As a person with diabetes, odds are you’re often reminded that exercise can help you shed a few pounds, lower your blood sugar level and allow insulin to work better. But the truth is that even the most dedicated gym rat can get tired of standard workout routines. That’s where fresh ideas like the ones from SoulCycle can benefit almost anyone.
What makes this newer version of spinning more than just a fad is that it is a full-body sculpting program. “It’s not just working legs and doing cardio,” says SoulCycle spokeswoman Gabby Etrog Cohen. Cyclists do a series of exercises with their upper bodies while on the bike, including push-ups, light weight lifting and using resistance bands.
At SoulCycle, bright lights are considered intrusive. The darkness lets fitness enthusiasts shed the stress of the outside world and focus on their own riding. Although you’re in the dark, you’re riding close together and feeding off one another’s energy, says Cohen. “You are not competing against anyone else; you are riding for yourself. And our instructors are more like coaches who encourage you rather than telling you to ride harder. Their goal is to help people find their own personal strength and joy through exercise,” says Cohen.
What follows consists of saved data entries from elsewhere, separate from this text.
**src/common/dcd_pkg.sv**
```systemverilog
// Package of the command decoder: encodings, widths, decoded opcodes.
// Assumes nothing beyond a SystemVerilog compiler.
package dcd_pkg;

  // ----------------------------------------------------------------
  // Widths
  // ----------------------------------------------------------------
  localparam int DCD_BA_W   = 3;
  localparam int DCD_ADDR_W = 16;

  // ----------------------------------------------------------------
  // Address bit positions
  // ----------------------------------------------------------------
  localparam int DCD_AP_BIT = 10;
  localparam int DCD_BC_BIT = 12;

  // ----------------------------------------------------------------
  // Command pin patterns {cs_n, ras_n, cas_n, we_n}
  // ----------------------------------------------------------------
  localparam logic [3:0] DCD_PAT_MRS = 4'h0;
  localparam logic [3:0] DCD_PAT_REF = 4'h1;
  localparam logic [3:0] DCD_PAT_PRE = 4'h2;
  localparam logic [3:0] DCD_PAT_ACT = 4'h3;
  localparam logic [3:0] DCD_PAT_WR  = 4'h4;
  localparam logic [3:0] DCD_PAT_RD  = 4'h5;
  localparam logic [3:0] DCD_PAT_ZQ  = 4'h6;
  localparam logic [3:0] DCD_PAT_NOP = 4'h7;

  // ----------------------------------------------------------------
  // Burst and timing counts
  // ----------------------------------------------------------------
  localparam int DCD_BL8_CYC = 4;   // Clock cycles of an 8-beat burst
  localparam int DCD_BC4_CYC = 2;   // Clock cycles of a chopped burst
  localparam int DCD_SRX_WR_NCK = 512;

  // ----------------------------------------------------------------
  // Decoded command
  // ----------------------------------------------------------------
  typedef enum logic [4:0] {
    DCD_NOP, DCD_DES, DCD_MRS, DCD_REF, DCD_SRE, DCD_SRX,
    DCD_PRE, DCD_PREA, DCD_ACT, DCD_WR, DCD_WRA, DCD_RD, DCD_RDA,
    DCD_PDE, DCD_PDX, DCD_ZQCL, DCD_ZQCS, DCD_ILLEGAL
  } dcd_cmd_t;

  typedef enum logic [1:0] {
    DCD_ST_IDLE, DCD_ST_PDN, DCD_ST_SREF
  } dcd_pwr_t;

endpackage

```
**src/common/dcd_if.sv**
```systemverilog
// Command and address pins between controller and decoder.
// Assumes both ends run on the same core_clk.
`timescale 1ns/1ps
interface dcd_if
  import dcd_pkg::*;
#(
  parameter int BA_W   = DCD_BA_W,
  parameter int ADDR_W = DCD_ADDR_W
);
  logic              cke;
  logic              cs_n;
  logic              ras_n;
  logic              cas_n;
  logic              we_n;
  logic [BA_W-1:0]   ba;
  logic [ADDR_W-1:0] addr;
  logic              odt;
  logic              reset_n;

  modport ctrl (output cke, cs_n, ras_n, cas_n, we_n, ba, addr, odt,
                output reset_n);
  modport dev  (input cke, cs_n, ras_n, cas_n, we_n, ba, addr, odt,
                input reset_n);
endinterface

```
**src/logic/dcd_device.sv**
```systemverilog
// Device end: registers command pins each rising edge and decodes them.
// Assumes the controller keeps the link rules and drives pins on core_clk.
// Device reset pin and rstn both clear all state.
`timescale 1ns/1ps
module dcd_device
  import dcd_pkg::*;
#(
  parameter int BA_W   = DCD_BA_W,
  parameter int ADDR_W = DCD_ADDR_W
) (
  input  wire logic              core_clk,   // Clock
  input  wire logic              rstn,       // Async reset, active low
  dcd_if.dev                     pins,       // Command pins
  input  wire logic              fixed_bl,   // Burst length fixed by MRS
  input  wire logic              fixed_bc4,  // Fixed mode chops to 4
  output dcd_pkg::dcd_cmd_t      cmd,        // Decoded command
  output logic [BA_W-1:0]        cmd_ba,     // Latched bank address
  output logic [ADDR_W-1:0]      cmd_addr,   // Latched address
  output logic                   cmd_bc4,    // Burst chop of 4
  output logic                   burst_busy, // Burst in progress
  output logic                   in_pdn,     // Powered down
  output logic                   in_sref,    // In self refresh
  output logic                   odt_ok      // Termination available
);
  import dcd_pkg::*;

  // ----------------------------------------------------------------
  // State
  // ----------------------------------------------------------------
  typedef struct packed {
    logic              cke_prev;
    dcd_pwr_t          pwr;
    dcd_cmd_t          cmd;
    logic [BA_W-1:0]   ba;
    logic [ADDR_W-1:0] addr;
    logic              bc4;
    logic [2:0]        bcnt;
  } dcd_st_t;

  dcd_st_t st_ff;
  dcd_st_t nxt_st;

  // ----------------------------------------------------------------
  // Helpers
  // ----------------------------------------------------------------
  // NOP or deselect
  function automatic logic is_nop(input logic [3:0] p);
    return p[3] || p == DCD_PAT_NOP;
  endfunction

  // Command reported while a low-power state is kept
  function automatic dcd_cmd_t idle_cmd(input logic [3:0] p);
    return p[3] ? DCD_DES : DCD_NOP;
  endfunction

  // Clock enable rising with NOP or deselect leaves low power
  function automatic logic pwr_exit(input logic       ck_prev,
                                    input logic       ck,
                                    input logic [3:0] p);
    return !ck_prev && ck && is_nop(p);
  endfunction

  // Read or write, with or without auto-precharge
  function automatic dcd_cmd_t rdwr_cmd(input logic rd,
                                        input logic ap);
    if (rd) begin
      return ap ? DCD_RDA : DCD_RD;
    end
    return ap ? DCD_WRA : DCD_WR;
  endfunction

  // Clock cycles of one burst
  function automatic logic [2:0] burst_cyc(input logic chop);
    return chop ? 3'(DCD_BC4_CYC) : 3'(DCD_BL8_CYC);
  endfunction

  // ----------------------------------------------------------------
  // Reset: system reset or the controller's reset pin
  // ----------------------------------------------------------------
  logic dev_rstn;

  assign dev_rstn = rstn & pins.reset_n;

  // ----------------------------------------------------------------
  // Decode
  // ----------------------------------------------------------------
  always_comb begin
    logic [3:0] pat;
    logic       ap;
    logic       chop;
    pat    = {pins.cs_n, pins.ras_n, pins.cas_n, pins.we_n};
    ap     = pins.addr[DCD_AP_BIT];
    chop   = fixed_bl ? fixed_bc4 : ~pins.addr[DCD_BC_BIT];
    nxt_st = st_ff;
    nxt_st.cke_prev = pins.cke;
    nxt_st.ba   = pins.ba;
    nxt_st.addr = pins.addr;
    nxt_st.cmd  = DCD_ILLEGAL;
    // Burst counter
    if (st_ff.bcnt != 3'h0) begin
      nxt_st.bcnt = st_ff.bcnt - 3'h1;
    end
    // Power state and command
    case (st_ff.pwr)
      DCD_ST_SREF: begin
        if (pwr_exit(st_ff.cke_prev, pins.cke, pat)) begin
          nxt_st.cmd = DCD_SRX;
          nxt_st.pwr = DCD_ST_IDLE;
        end else if (!pins.cke) begin
          nxt_st.cmd = idle_cmd(pat);
        end
      end
      DCD_ST_PDN: begin
        if (pwr_exit(st_ff.cke_prev, pins.cke, pat)) begin
          nxt_st.cmd = DCD_PDX;
          nxt_st.pwr = DCD_ST_IDLE;
        end else if (!pins.cke) begin
          nxt_st.cmd = idle_cmd(pat);
        end
      end
      default: begin
        if (!pins.cke) begin
          if (is_nop(pat)) begin
            nxt_st.cmd = DCD_PDE;
            nxt_st.pwr = DCD_ST_PDN;
          end else if (pat == DCD_PAT_REF && st_ff.bcnt == 3'h0) begin
            nxt_st.cmd = DCD_SRE;
            nxt_st.pwr = DCD_ST_SREF;
          end
        end else if (pat[3]) begin
          nxt_st.cmd = DCD_DES;
        end else begin
          case (pat)
            DCD_PAT_MRS: nxt_st.cmd = DCD_MRS;
            DCD_PAT_REF: nxt_st.cmd = DCD_REF;
            DCD_PAT_PRE: nxt_st.cmd = ap ? DCD_PREA : DCD_PRE;
            DCD_PAT_ACT: nxt_st.cmd = DCD_ACT;
            DCD_PAT_ZQ:  nxt_st.cmd = ap ? DCD_ZQCL : DCD_ZQCS;
            DCD_PAT_NOP: nxt_st.cmd = DCD_NOP;
            DCD_PAT_WR, DCD_PAT_RD: begin
              nxt_st.cmd = rdwr_cmd(pat[0], ap);
              nxt_st.bc4 = chop;
              // New burst only once the previous one is in its last cycle or has finished
              if (st_ff.bcnt <= 3'h1) begin
                nxt_st.bcnt = burst_cyc(chop);
              end
            end
            default: nxt_st.cmd = DCD_ILLEGAL;
          endcase
        end
      end
    endcase
  end

  // ----------------------------------------------------------------
  // Register
  // ----------------------------------------------------------------
  always_ff @(posedge core_clk or negedge dev_rstn) begin
    if (!dev_rstn) begin
      st_ff <= '{cke_prev: 1'b1,
                 pwr:      DCD_ST_IDLE,
                 cmd:      DCD_NOP,
                 ba:       '0,
                 addr:     '0,
                 bc4:      1'b0,
                 bcnt:     3'h0};
    end else begin
      st_ff <= nxt_st;
    end
  end

  // ----------------------------------------------------------------
  // Outputs
  // ----------------------------------------------------------------
  assign cmd        = st_ff.cmd;
  assign cmd_ba     = st_ff.ba;
  assign cmd_addr   = st_ff.addr;
  assign cmd_bc4    = st_ff.bc4;

  // ----------------------------------------------------------------
  // Status outputs
  // ----------------------------------------------------------------
  assign burst_busy = st_ff.bcnt != 3'h0;
  assign in_pdn     = st_ff.pwr == DCD_ST_PDN;
  assign in_sref    = st_ff.pwr == DCD_ST_SREF;
  assign odt_ok     = st_ff.pwr != DCD_ST_SREF;

endmodule

```
**src/flat_wrapper.sv**
```systemverilog
// flat-port wrapper written by rule: the top's interface ports become plain ports
module dcd_device_flat import dcd_pkg::*;
#(
  parameter int BA_W   = DCD_BA_W,
  parameter int ADDR_W = DCD_ADDR_W
)
  (core_clk, rstn, fixed_bl, fixed_bc4, cmd, cmd_ba, cmd_addr, cmd_bc4, burst_busy, in_pdn, in_sref, odt_ok, pins_cke, pins_cs_n, pins_ras_n, pins_cas_n, pins_we_n, pins_ba, pins_addr, pins_odt, pins_reset_n);
  dcd_if #(.BA_W(BA_W), .ADDR_W(ADDR_W)) pins_i ();
  input  wire logic core_clk;
  input  wire logic rstn;
  input  wire logic fixed_bl;
  input  wire logic fixed_bc4;
  output dcd_pkg::dcd_cmd_t cmd;
  output logic [BA_W-1:0] cmd_ba;
  output logic [ADDR_W-1:0] cmd_addr;
  output logic cmd_bc4;
  output logic burst_busy;
  output logic in_pdn;
  output logic in_sref;
  output logic odt_ok;
  input wire logic [$bits(pins_i.cke)-1:0] pins_cke;
  input wire logic [$bits(pins_i.cs_n)-1:0] pins_cs_n;
  input wire logic [$bits(pins_i.ras_n)-1:0] pins_ras_n;
  input wire logic [$bits(pins_i.cas_n)-1:0] pins_cas_n;
  input wire logic [$bits(pins_i.we_n)-1:0] pins_we_n;
  input wire logic [$bits(pins_i.ba)-1:0] pins_ba;
  input wire logic [$bits(pins_i.addr)-1:0] pins_addr;
  input wire logic [$bits(pins_i.odt)-1:0] pins_odt;
  input wire logic [$bits(pins_i.reset_n)-1:0] pins_reset_n;
  assign pins_i.cke = pins_cke;
  assign pins_i.cs_n = pins_cs_n;
  assign pins_i.ras_n = pins_ras_n;
  assign pins_i.cas_n = pins_cas_n;
  assign pins_i.we_n = pins_we_n;
  assign pins_i.ba = pins_ba;
  assign pins_i.addr = pins_addr;
  assign pins_i.odt = pins_odt;
  assign pins_i.reset_n = pins_reset_n;
  dcd_device #(.BA_W(BA_W), .ADDR_W(ADDR_W)) u_core (.core_clk(core_clk), .rstn(rstn), .pins(pins_i), .fixed_bl(fixed_bl), .fixed_bc4(fixed_bc4), .cmd(cmd), .cmd_ba(cmd_ba), .cmd_addr(cmd_addr), .cmd_bc4(cmd_bc4), .burst_busy(burst_busy), .in_pdn(in_pdn), .in_sref(in_sref), .odt_ok(odt_ok));
endmodule
```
SoulCycle works for cyclists of all abilities, such as people who have chronic illnesses like type 2 diabetes. “If you’re not feeling well that day, you can take it at your own pace and the instructors can help you make changes to your workout,” says Cohen. The ultimate benefit is that the class stays with you beyond the four walls of the studio, she adds. “Riders take this feeling of positivity and can-do attitude out of the studio.”
A gym near you may offer a similar type of spinning, says personal trainer Bryan Berndt, owner of FIT Nashville, TN. Berndt’s studio offers a class for cyclists looking for a complete workout. “We use weights and resistance on the bike,” says Berndt. Riders also do exercises targeting the midsection. “After 45 minutes, we have pretty much worked every muscle group and your heart rate remains elevated,” he says. “It’s hard to sit on a bike doing nothing but spinning. Why not get an upper body workout at the same time?”
Doctors also give a thumbs-up to spinning, pointing to its benefits for those who have diabetes. “There is plenty of research to support that exercise cycling classes can improve insulin sensitivity for someone with diabetes,” says John Martinez, MD, a primary care doctor with the USA Triathlon National Team in San Diego, CA. “You can also expect to see a decrease in blood pressure with regular participation in an indoor cycling class.”